Rather than continue under "Misuse" I'll start a thread on immigration.

The problems seem intractable for a congress of elected representatives to solve. It seems to me that here the United States is an innocent victim of our huge success as a nation.

1.  We own a huge land mass.  That has allowed us to cultivate unprecedented prosperity but exposes a border many thousands of miles long and impossible to seal.

2.  We have the greatest freedom which attracts oppressed citizens of other nations. You don't see people fleeing to Iran.

3.  We have reasonable security which attracts citizens fearing violence. You don't seeing folks heading to Syria.

4.  We are very wealthy which attracts those in poverty.  You don't see them going to Venezuela.
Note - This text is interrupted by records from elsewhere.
### src/rtl/assert_macros.svh
// Assertion macros used by the top level of the frame parser.
`ifndef ASSERT_MACROS_SVH
`define ASSERT_MACROS_SVH

// A property that must hold at every clock edge outside reset.
`define ASSERT_HOLDS(lbl, prop, msg) \
  lbl: assert property (@(posedge clk) disable iff (rst) (prop)) else $error(msg);

// A condition that must be followed by another one in the next cycle.
`define ASSERT_NEXT(lbl, ante, cons, msg) \
  lbl: assert property (@(posedge clk) disable iff (rst) (ante) |=> (cons)) else $error(msg);

`endif

### src/rtl/wsfp_pkg.sv
// Types, constants and helper functions of the WebSocket frame parser.
`timescale 1ns / 1ps

package wsfp_pkg;

  typedef enum logic [2:0] {
    PH_HDR0,
    PH_HDR1,
    PH_EXTLEN,
    PH_MASKKEY,
    PH_PAYLOAD,
    PH_HALTED
  } phase_t;

  localparam logic [1:0] ST_COMPLETE = 2'd0;
  localparam logic [1:0] ST_FRAGMENT = 2'd1;
  localparam logic [1:0] ST_BADOP    = 2'd2;
  localparam logic [1:0] ST_TOOLONG  = 2'd3;

  localparam logic [6:0] LEN_CODE_MAX_SHORT = 7'd125;
  localparam logic [6:0] LEN_CODE_16       = 7'd126;
  localparam logic [6:0] LEN_CODE_64       = 7'd127;

  localparam logic [3:0] EXT_BYTES_16 = 4'd2;
  localparam logic [3:0] EXT_BYTES_64 = 4'd8;

  localparam int         CFG_ADDR_W    = 3;
  localparam logic [0:0] REG_MAX_LEN   = 1'b0;
  localparam logic [31:0] MAX_LEN_RESET = 32'd10485760;

  typedef struct packed {
    logic [7:0] stream_byte;
  } byte_item_t;

  typedef struct packed {
    logic [7:0]  payload_byte;
    logic        has_byte;
    logic        frame_end;
    logic [1:0]  frame_status;
    logic [3:0]  frame_opcode;
    logic [31:0] decoded_length;
  } result_item_t;

  function automatic logic opcode_bad(input logic [3:0] op);
    return ((op >= 4'd3) && (op <= 4'd7)) || (op >= 4'd11);
  endfunction

  function automatic logic [1:0] end_status(input logic [3:0] op, input logic fin);
    logic [1:0] st;
    if (opcode_bad(op)) begin
      st = ST_BADOP;
    end else if ((op <= 4'd2) && !fin) begin
      st = ST_FRAGMENT;
    end else begin
      st = ST_COMPLETE;
    end
    return st;
  endfunction

endpackage

### src/rtl/wsfp_cfg.sv
// APB register block holding the largest accepted 64-bit-form frame length.
`timescale 1ns / 1ps

module wsfp_cfg import wsfp_pkg::*; (
  input  logic                  clk,
  input  logic                  rst,
  input  logic                  psel,
  input  logic                  penable,
  input  logic                  pwrite,
  input  logic [CFG_ADDR_W-1:0] paddr,
  input  logic [31:0]           pwdata,
  output logic [31:0]           prdata,
  output logic                  pready,
  output logic [31:0]           max_len
);

  logic reg_sel;
  logic wr_en;

  assign pready  = 1'b1;
  assign reg_sel = (paddr[CFG_ADDR_W-1:2] == REG_MAX_LEN);
  assign wr_en   = psel && penable && pwrite && pready && reg_sel;
  assign prdata  = reg_sel ? max_len : 32'd0;

  always_ff @(posedge clk) begin
    if (rst) begin
      max_len <= MAX_LEN_RESET;
    end else if (wr_en) begin
      max_len <= pwdata;
    end
  end

endmodule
What to do? Frequently I consider any and all proposals "bogus" and too simplistic because they will not be truly effective. I believe the wall is one of those simplistic and bogus solutions that will provide a (false) sense of security but will not actually seal the border.

Maybe if we had another economic depression, people would think twice before coming here. If it is actually the case that immigrants depress our economy then the problem will take care of itself and they will go back home and others will not follow them. But then the economy is quite strong now so that solution is a ways out in the future.

Peace, JOHN

3 solutions that I can think of.... First, reform the guest worker VISA program and make it easier to enter legally for a visit or temporary work.  Second,  institute a merit-based system like Canadaís. Third, institute a consumption tax (so your undocumented workers and drug dealers are paying taxes along with everyone else). 

DeHall for President 2020.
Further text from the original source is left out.